*** Opening of Records for the task ***

==> src/rtl/core/cws_pkg.sv <==
// Shared types and constants for the congestion window sender.
// Used by every module of the block but cws_ram; depends on nothing else.
package cws_pkg;

    // Fixed field widths of the request, result and configuration fields.
    localparam int FS_W   = 23;
    localparam int SEQ_W  = 12;
    localparam int LEN_W  = 11;
    localparam int WIN_W  = 7;
    localparam int BASE_W = 13;
    localparam int KIND_W = 3;

    // The slow start threshold after reset.
    localparam logic [WIN_W-1:0] THR_RESET = 7'd16;

    // Configuration register indexes.
    localparam logic REG_FILE_SIZE = 1'b0;
    localparam logic REG_INIT_THR  = 1'b1;

    // Request type codes on the input channel.
    localparam logic [1:0] REQ_SEND    = 2'd0;
    localparam logic [1:0] REQ_ACK     = 2'd1;
    localparam logic [1:0] REQ_TIMEOUT = 2'd2;
    localparam logic [1:0] REQ_NONE    = 2'd3;

    // Result kind codes.
    localparam logic [KIND_W-1:0] KIND_DATA = 3'd0;
    localparam logic [KIND_W-1:0] KIND_ACK  = 3'd1;
    localparam logic [KIND_W-1:0] KIND_OK   = 3'd2;
    localparam logic [KIND_W-1:0] KIND_FAIL = 3'd3;
    localparam logic [KIND_W-1:0] KIND_DONE = 3'd4;
    localparam logic [KIND_W-1:0] KIND_IGN  = 3'd5;

    // Packet status codes held in the status memory.
    localparam logic [1:0] ST_UNSENT = 2'd0;
    localparam logic [1:0] ST_WAIT   = 2'd1;
    localparam logic [1:0] ST_ACKED  = 2'd2;

    // Decoded request as it travels from the front to the back.
    typedef enum logic [1:0] {
        CMD_SEND,
        CMD_ACK,
        CMD_TIMEOUT,
        CMD_NONE
    } cws_cmd_kind_t;

    typedef struct packed {
        cws_cmd_kind_t     cmd;
        logic [SEQ_W-1:0]  aseq;
    } cws_cmd_t;

    // Threshold load request from the configuration port.
    typedef struct packed {
        logic              load;
        logic [WIN_W-1:0]  value;
    } cws_thr_ld_t;

    // Sequencer states of the back part.
    typedef enum logic [2:0] {
        BK_CLEAR,
        BK_IDLE,
        BK_SEND_RD,
        BK_SEND_EMIT,
        BK_ACK_CLOSE
    } cws_bk_state_t;

endpackage

==> src/rtl/core/cws_queue.sv <==
// Two-entry command queue between the front and the back.
// Depends on cws_pkg.
module cws_queue (
    input  logic              clk,
    input  logic              rst_n,
    input  logic              push,
    input  cws_pkg::cws_cmd_t wdata,
    input  logic              pop,
    output cws_pkg::cws_cmd_t rdata,
    output logic              not_empty,
    output logic              full
);

    cws_pkg::cws_cmd_t entry_reg [2];
    logic              wr_ptr_reg, wr_ptr_next;
    logic              rd_ptr_reg, rd_ptr_next;
    logic [1:0]        count_reg, count_next;

    assign not_empty = count_reg != 2'd0;
    assign full      = count_reg == 2'd2;
    assign rdata     = entry_reg[rd_ptr_reg];

    always_comb
    begin
        wr_ptr_next = wr_ptr_reg ^ push;
        rd_ptr_next = rd_ptr_reg ^ pop;
        count_next  = count_reg + 2'(push) - 2'(pop);
    end

    always_ff @(posedge clk or negedge rst_n)
    begin
        if (!rst_n)
        begin
            wr_ptr_reg <= 1'b0;
            rd_ptr_reg <= 1'b0;
            count_reg  <= 2'd0;
        end
        else
        begin
            wr_ptr_reg <= wr_ptr_next;
            rd_ptr_reg <= rd_ptr_next;
            count_reg  <= count_next;
        end
    end

    always_ff @(posedge clk)
    begin
        if (push)
        begin
            entry_reg[wr_ptr_reg] <= wdata;
        end
    end

endmodule

==> config.mk <==
export PLATFORM = sky130hd
export DESIGN_NAME = cws_queue
export DESIGN_NICKNAME = d
export VERILOG_FILES = /design/src/rtl/core/cws_pkg.sv /design/src/rtl/core/cws_queue.sv
export SDC_FILE = /design/constraint.sdc
export NUM_CORES = 1
export LEC_CHECK = 0
export BUFFER_PORTS_ARGS = -buffer_cell sky130_fd_sc_hd__buf_2
export CORE_MARGIN = 5
export CORE_UTILIZATION = 39
export CTS_CLUSTER_DIAMETER = 100
export CTS_CLUSTER_SIZE = 16
export DETAILED_ROUTE_END_ITERATION = 12
export GPL_TIMING_DRIVEN = 1
export HOLD_SLACK_MARGIN = 0.03
export SYNTH_ARGS = -nofsm -noshare
export SYNTH_HDL_FRONTEND = slang
export SYNTH_SLANG_ARGS = --single-unit
==> constraint.sdc <==
create_clock -name clk -period 3.1 [get_ports clk]
set_input_delay 0.62 -clock clk [delete_from_list [all_inputs] [get_ports clk]]
set_output_delay 0.62 -clock clk [all_outputs]
set_load 0.01 [all_outputs]
==> impl_metrics.json, run 1 <==
{
  "ys.flop_type": "edfxtp_1",
  "grt_usage": 0.09443,
  "status": "complete, no violations",
  "cp_slowest_cell": "dfrtp_1",
  "postCtsSetupBuffers": 0,
  "synth_async_sr_flop_share": 0.1250,
  "drt-total-wl_um": 1880,
  "avgSynthCellArea_um2": 21.23,
  "max-clock-path-buffers": 2,
  "relSlewSlack": 0.4904,
  "p_leak_nw": 0.6362,
  "cp_data_arrival_time_ns": 1.74,
  "syn_to_final_growth_pct": 18.66,
  "drive_gt1_frac": 0.5354,
  "swShare": 0.2875,
  "synth-edff-count": 28,
  "drc": 0,
  "synth_compound_area_frac": 0,
  "fin_skew_ns": 0.007464,
  "drv_cap": 0,
  "ir_worst_vdd_uv": 494.5,
  "grt_pass1_wl_um": 2877,
  "firstDrtPassIters": 4,
  "largest_reg_flops": 28,
  "seq_area_frac_synth": 0.7387,
  "slew_violations": 0,
  "grt_max_degree": 16,
  "yosysMostFrequentCell": "edfxtp_1",
  "tightest_slew_ns": 0.7644,
  "numCtsBuffers": 5,
  "endpoint_kind": "output port",
  "min_period_ns": 2.359,
  "rsz0062_at_grt": "false",
  "ctsHoldBuffers": 0,
  "yosys.area_share.adder": 0.03929,
  "yosysWarningCount": 0,
  "crit_type": "register to output port",
  "synth_area_mm2": 0.001274,
  "yosysTopAreaCellShare": 0.6601,
  "p_clk_frac": 0.171,
  "intPower_uw": 898.4,
  "final_hold_viol_count": 0,
  "synth.top_cells.by_area": "edfxtp_1 66%, mux2_4 11%, dfrtp_1 7.9%",
  "p_switching_uw": 362.5,
  "critPathTopFamily": "flip-flops",
  "dieArea_mm2": 0.004509,
  "period_share": 0.7610,
  "wire_per_inst_um": 13.15,
  "crit_buf_inv": 1,
  "cts_root_buf": "clkbuf_4",
  "hpwl_um": 1324,
  "max_stage_delay_ns": 0.85,
  "yosys.area_share.simple": 0.009823,
  "place.gp.congestion": 0.6879,
  "fin_ws_ns": 0.7410,
  "cts.htree.levels": 2,
  "dpl_worst_slack_ns": 1.053,
  "tns_ns": 0,
  "synth_common_cells": "28 x edfxtp_1, 9 x mux2_4, 5 x mux2_2",
  "finalSetupViolCount": 0,
  "drt_iter0_markers": 12,
  "synth_top_cell_by_area": "edfxtp_1",
  "gr-total-overflow": 0,
  "antenna_found_initial": 0,
  "syn_inst": 60,
  "synth_seq_cells": 32,
  "clkSinkCount": 32,
  "ys_types": 12,
  "vias_per_cell": 4.343,
  "crit_path_start": "rd_ptr_reg",
  "synth_xor_area_frac": 0.02554,
  "antenna_cells": 0,
  "die_w_um": 67.15,
  "io_buffer_count": 33,
  "power.total_mw": 1.261,
  "hold_class": "input port to asynchronous set/reset pin",
  "ant_nets": 0,
  "worstSetupStartpointType": "register",
  "cp_cell_sequence": "mux2_2 -> buf_2",
  "synth_mux_area_frac": 0.1503,
  "synth_top_family_by_area": "multiplexers",
  "power.density_mw_per_mm2": 834.3,
  "path_clk_slew_ns": 0.09,
  "cts_tree": "done",
  "power_frac_seq": 0.518,
  "synth_nets": 82,
  "first_global_vias": 617,
  "clk_latency_ns": 0.33,
  "fp.dieH_um": 67.15,
  "initial_utilization": 0.4105,
  "io_pins": 34,
  "rows": 20,
  "critPathMaxFanout": 15,
  "core_region_area_mm2": 0.003103,
  "fin_hold_ws_ns": 0.07597,
  "fmax_ghz": 0.4239,
  "nets": 120,
  "comb_power_share": 0.311,
  "timing.rr.start": "wr_ptr_reg",
  "critPathRequiredTime_ns": 2.48,
  "cts.repair.resized": 0,
  "vias": 621
}
worst register-to-register path, cell delays in order, from the launching register on:
cell	delay [ns]
dfrtp_1	0.39
inv_1	0.06
ha_1	0.58
path summary, 6_finish.rpt:
check	to	slack [ns]	depth (start not counted)
min	wr_ptr_reg	0.08	1
max	rdata[13]	0.74	2
max in group asynchronous	rd_ptr_reg	2.91	1
max reg2reg	entry_reg[0][8]	1.70	2
min in group clk	entry_reg[0][13]	0.48	1
min reg2reg	wr_ptr_reg	0.61	3
cell type report:
| class | count | area [µm²] |
|---|---|---|
| clock inverters | 1 | 3.754 |
| repair buffers | 33 | 165.2 |
| flip-flops and latches | 32 | 940.9 |
| well taps | 44 | 55.05 |
| multi-input cells | 22 | 286.5 |
| inverters | 4 | 15.01 |
| fillers | 293 | 1592 |
| clock buffers | 7 | 45.04 |
power by group through the flow:
stage	Sequential (mW)	Clock, mW	Combinational (mW)
after CTS	0.659	0.226	0.404
after floorplan	0.613	0	0.355
final	0.653	0.216	0.392
after global placement	0.664	0	0.400
after detailed placement	0.669	0	0.403
after global routing	0.669	0.250	0.435
placed cells by master, fill, tap and decap left out, drive strengths merged, types with 4 or more instances in the layout:
| cell | count |
|---|---|
| dfrtp | 4 |
| clkbuf | 7 |
| ha | 4 |
| buf | 33 |
| edfxtp | 28 |
| mux2 | 14 |
| inv | 4 |
metal layers:
metal	global-route usage	routed length, µm	part of all wire
met2	0.1387	922	0.49
met4	0.05316	44	0.023
met1	0.1069	707	0.38
met5	0	0	0
met3	0.05491	205	0.11
cell families after synthesis:
| logic type | count (synthesis) |
|---|---|
| xor+xnor | 2 |
| fa+ha+maj | 4 |
| buf+inv | 6 |
| flops | 32 |
| mux | 14 |
| simple gates | 2 |
stage by stage:
step                      utilization  std cells  instance area (µm²)
after floorplan                     -         60                 1274
after global placement         0.4714        135                 1463
after detailed placement       0.4714        135                 1463
after CTS                      0.4871        143                 1511
after global routing           0.4871        143                 1511
final                          0.4871        143                 1511
Power figures use the tool's default switching activity.
==> inputs of run 2 (changes only) <==
Clock period 3.1 ns to 2.3 ns, I/O delays scaled along.
==> impl_metrics.json, run 2 (synthesis results as in run 1) <==
{
  "mostFrequentLayoutCells": "33 x buf_2, 28 x edfxtp_1, 9 x mux2_4",
  "wire_per_inst_um": 13.25,
  "fin_hold_ws_ns": 0.3280,
  "worstSetupStartpointType": "register",
  "period_share": 0.8617,
  "max-clock-path-buffers": 2,
  "intPower_mw": 1.216,
  "status": "complete, no violations",
  "critPathRequiredTime_ns": 1.84,
  "p_clk_frac": 0.163,
  "hold_class": "input port to register",
  "antenna_found_initial": 0,
  "p_leak_nw": 0.6464,
  "design_area_mm2": 0.001526,
  "dieArea_mm2": 0.004509,
  "min_period_ns": 1.982,
  "drt-total-wl_um": 1908,
  "fin_ws_ns": 0.3182,
  "ctsHoldBuffers": 1,
  "initial_utilization": 0.4105,
  "endpoint_kind": "output port",
  "numCtsBuffers": 5,
  "nets": 122,
  "clk_latency_ns": 0.32,
  "drv_cap": 0,
  "final_hold_viol_count": 0,
  "power.total_mw": 1.706,
  "io_buffer_count": 33,
  "place.gp.congestion": 0.6654,
  "vias_per_cell": 4.333,
  "syn_to_final_growth_pct": 19.84,
  "fin_skew_ns": 0.007960,
  "drc": 0,
  "ant_nets": 0,
  "swShare": 0.2872,
  "fill_cells": 288,
  "dpl_cell_area_mm2": 0.001470,
  "final_common_cell": "buf_2",
  "io_pins": 34,
  "gr-total-overflow": 0,
  "cp_data_arrival_time_ns": 1.52,
  "critPathTopFamily": "flip-flops",
  "cts_tree": "done",
  "cts.htree.levels": 2,
  "relSlewSlack": 0.5354,
  "antenna_cells": 0,
  "multi_input_area_um2": 286.5,
  "largest_reg_flops": 28,
  "ir_worst_vdd_uv": 500.8,
  "grt_max_degree": 15,
  "rsz0062_at_grt": "false",
  "tightest_slew_ns": 0.6969,
  "drt_iter0_markers": 13,
  "critPathMaxFanout": 11,
  "power.density_mw_per_mm2": 1118,
  "power_frac_seq": 0.489,
  "crit_buf_inv": 2,
  "rows": 20,
  "core_region_area_mm2": 0.003103,
  "cts_root_buf": "clkbuf_4",
  "firstDrtPassIters": 4,
  "crit_type": "register to output port",
  "slew_violations": 0,
  "clkSinkCount": 32,
  "cp_slowest_cell": "dfrtp_1",
  "path_clk_slew_ns": 0.09,
  "fmax_ghz": 0.5046,
  "drive_gt1_frac": 0.5500,
  "max_stage_delay_ns": 0.45,
  "cts.repair.resized": 0,
  "fp.dieH_um": 67.15,
  "die_w_um": 67.15,
  "cp_cell_sequence": "buf_4 -> mux2_2 -> buf_2",
  "vias": 624,
  "finalSetupViolCount": 0,
  "comb_power_share": 0.348,
  "grt_pass1_wl_um": 3029,
  "seq_area_um2": 940.9,
  "tns_ns": 0,
  "postCtsSetupBuffers": 0,
  "r2r_setup_slack_ns": 0.94,
  "dpl_worst_slack_ns": 0.6381,
  "p_switching_uw": 490.1,
  "first_global_vias": 686,
  "grt_usage": 0.09605
}
-- run 2: cell types whose count changed in the layout (fill, tap and decap cells not counted), sizes merged --
cell,previous run,this run
buf,33,34
dlygate4sd3,0,1
clkbuf,7,6
-- run 2: layout make-up --
cell class              count  share of cell area
well taps                  44             0.03607
clock buffers               6             0.02705
inverters                   4            0.009836
repair buffers             35              0.1197
clock inverters             1            0.003279
flip-flops and latches     32              0.6164
multi-input cells          22              0.1877
-- run 2: final timing paths --
check | from | endpoint | cells after the start
max | rd_ptr_reg | rdata[2] | 3
min | wdata[6] | entry_reg[1][6] | 1
max reg2reg | wr_ptr_reg | entry_reg[0][1] | 2
min reg2reg | rd_ptr_reg | rd_ptr_reg | 1
max in group asynchronous | rst_n | count_reg[0] | 2
min in group asynchronous | rst_n | wr_ptr_reg | 2
-- run 2: per-layer routing --
| metal | GRT usage | up-vias | part of all wire |
|---|---|---|---|
| met5 | 0 | - | 0 |
| met4 | 0.05316 | 0 | 0.021 |
| met3 | 0.03827 | 7 | 0.10 |
| met2 | 0.1693 | 28 | 0.51 |
| met1 | 0.09565 | 288 | 0.36 |
| li1 | - | 301 | - |
-- run 2: stage by stage --
stage | utilization | cells
floorplan | - | 60
global placement | 0.4738 | 136
detailed placement | 0.4738 | 136
CTS | 0.4919 | 144
global route | 0.4919 | 144
finish | 0.4919 | 144
-- run 2: worst register-to-register path, stage by stage, from the launching register on --
cell and delay, ns:
dfrtp_1 0.39, inv_1 0.06, ha_1 0.56
-- run 2: power groups by stage --
stage	Sequential, mW	Combinational [mW]	Clock (mW)
floorplan	0.826	0.478	0
global placement	0.842	0.600	0
detailed placement	0.852	0.609	0
CTS	0.839	0.612	0.292
global route	0.850	0.655	0.314
finish	0.835	0.594	0.278
==> inputs of run 3 (changes only) <==
Settings changed: CORE_MARGIN 5 to 8.
==> impl_metrics.json, run 3 (synthesis results as in run 1) <==
{
  "dieArea_mm2": 0.005351,
  "clk_latency_ns": 0.32,
  "finalSetupViolCount": 0,
  "rsz0062_at_grt": "false",
  "final_core_util": 0.5049,
  "timing.rr.start": "wr_ptr_reg",
  "crit_path_start": "rd_ptr_reg",
  "multi_input_area_um2": 286.5,
  "grt_usage": 0.08169,
  "syn_to_final_growth_pct": 22.00,
  "gr-usage-met2": 0.1231,
  "relSlewSlack": 0.7644,
  "drt-total-wl_um": 1997,
  "worstSetupStartpointType": "register",
  "ir_worst_vdd_uv": 583.2,
  "crit_type": "register to output port",
  "final_common_cell": "buf_2",
  "period_share": 0.8355,
  "use_met3": 0.04533,
  "cts.htree.levels": 2,
  "mostFrequentLayoutCells": "33 x buf_2, 28 x edfxtp_1, 9 x mux2_4",
  "fp.dieH_um": 73.15,
  "seq_area_um2": 940.9,
  "ant_nets": 0,
  "antenna_found_initial": 0,
  "drt_iter0_markers": 7,
  "critPathMaxFanout": 14,
  "cts_tree": "done",
  "largest_reg_flops": 28,
  "clkSinkCount": 32,
  "power.density_mw_per_mm2": 1129,
  "top_usage_layer": "met2",
  "p_leak_nw": 0.6611,
  "grt_pass1_wl_um": 3201,
  "use_met1": 0.08326,
  "hold_class": "input port to register",
  "core_region_area_mm2": 0.003078,
  "endpoint": "rdata[0]",
  "fin_skew_ns": 0.006439,
  "r2r_setup_slack_ns": 0.97,
  "first_global_vias": 669,
  "timing.rr.end": "entry_reg[0][8]",
  "vias_per_cell": 4.136,
  "drv_cap": 0,
  "cts_root_buf": "clkbuf_4",
  "dpl.cell_count": 138,
  "slew_violations": 0,
  "cp_data_arrival_time_ns": 1.46,
  "gr-total-overflow": 0,
  "place.gp.congestion": 0.6084,
  "io_pins": 34,
  "drive_gt1_frac": 0.5534,
  "fill_cells": 291,
  "grt_max_degree": 15,
  "antenna_cells": 0,
  "numCtsBuffers": 5,
  "firstDrtPassIters": 4,
  "hpwl_um": 1486,
  "endpoint_kind": "output port",
  "rows": 20,
  "die_w_um": 73.15,
  "min_period_ns": 1.922,
  "nets": 124,
  "initial_utilization": 0.4138,
  "io_buffer_count": 33,
  "fmax_ghz": 0.5204,
  "fin_hold_ws_ns": 0.3240,
  "path_clk_slew_ns": 0.09,
  "final_hold_viol_count": 0,
  "tns_ns": 0,
  "critPathRequiredTime_ns": 1.84,
  "drc": 0,
  "status": "complete, no violations",
  "hold_start": "wdata[7]",
  "postCtsSetupBuffers": 0,
  "max-clock-path-buffers": 2,
  "tightest_slew_ns": 0.3533,
  "instances_no_fill": 147,
  "wire_per_inst_um": 13.59,
  "worstRegToRegCells": 3,
  "vias": 608
}
[run 3: final cells by class]
cell class / instances / share of cell area
flip-flops and latches: 32 / 0.6055
clock buffers: 8 / 0.03784
well taps: 44 / 0.03543
inverters: 4 / 0.009662
repair buffers: 37 / 0.1272
multi-input cells: 22 / 0.1844
[run 3: how the worst min path moves through the flow]
| stage | end | slack, ns | depth (start not counted) |
|---|---|---|---|
| after global routing | entry_reg[0][3] | 0.30 | 1 |
| after floorplan | count_reg[0] | 0.16 | 0 |
| after CTS | entry_reg[1][9] | 0.30 | 1 |
| final | entry_reg[0][7] | 0.32 | 1 |
| after global placement | count_reg[0] | 0.27 | 1 |
| after detailed placement | count_reg[0] | 0.27 | 1 |
[run 3: power by group]
part / total [mW] / internal, mW / switching [mW]
Sequential: 0.825 / 0.781 / 0.0437
Clock: 0.313 / 0.151 / 0.163
Combinational: 0.617 / 0.333 / 0.284
[run 3: stage by stage]
step / setup slack [ns] / power [mW] / cell area [µm²]
2_1_floorplan: 0.9160 / 1.304 / 1274
3_3_place_gp: 0.7377 / 1.456 / 1485
3_5_place_dp: 0.7165 / 1.475 / 1485
4_1_cts: 0.3459 / 1.796 / 1554
5_1_grt: 0.2937 / 1.861 / 1554
6_report: 0.3784 / 1.755 / 1554
[run 3: repair_timing]
item	in CTS	in global routing
gates resized for setup	0	0
hold buffers	1	0
hold endpoints to repair	4	0
[run 3: critical path, stage by stage, from the launching register on]
cell	delay, ns
dfrtp_1	0.37
buf_4	0.27
mux2_2	0.36
buf_2	0.14
[run 3: routing by layer]
layer	vias up	wire [µm]
li1	305	-
met1	277	782
met2	22	987
met3	4	199
met4	0	27
met5	-	0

*** Close of Records for the task ***

Output only an exact transcription of the lines above from the one with "after detailed placement |" up to and including the one with "gates resized for".

## Reply to the task
| after detailed placement | count_reg[0] | 0.27 | 1 |
[run 3: power by group]
part / total [mW] / internal, mW / switching [mW]
Sequential: 0.825 / 0.781 / 0.0437
Clock: 0.313 / 0.151 / 0.163
Combinational: 0.617 / 0.333 / 0.284
[run 3: stage by stage]
step / setup slack [ns] / power [mW] / cell area [µm²]
2_1_floorplan: 0.9160 / 1.304 / 1274
3_3_place_gp: 0.7377 / 1.456 / 1485
3_5_place_dp: 0.7165 / 1.475 / 1485
4_1_cts: 0.3459 / 1.796 / 1554
5_1_grt: 0.2937 / 1.861 / 1554
6_report: 0.3784 / 1.755 / 1554
[run 3: repair_timing]
item	in CTS	in global routing
gates resized for setup	0	0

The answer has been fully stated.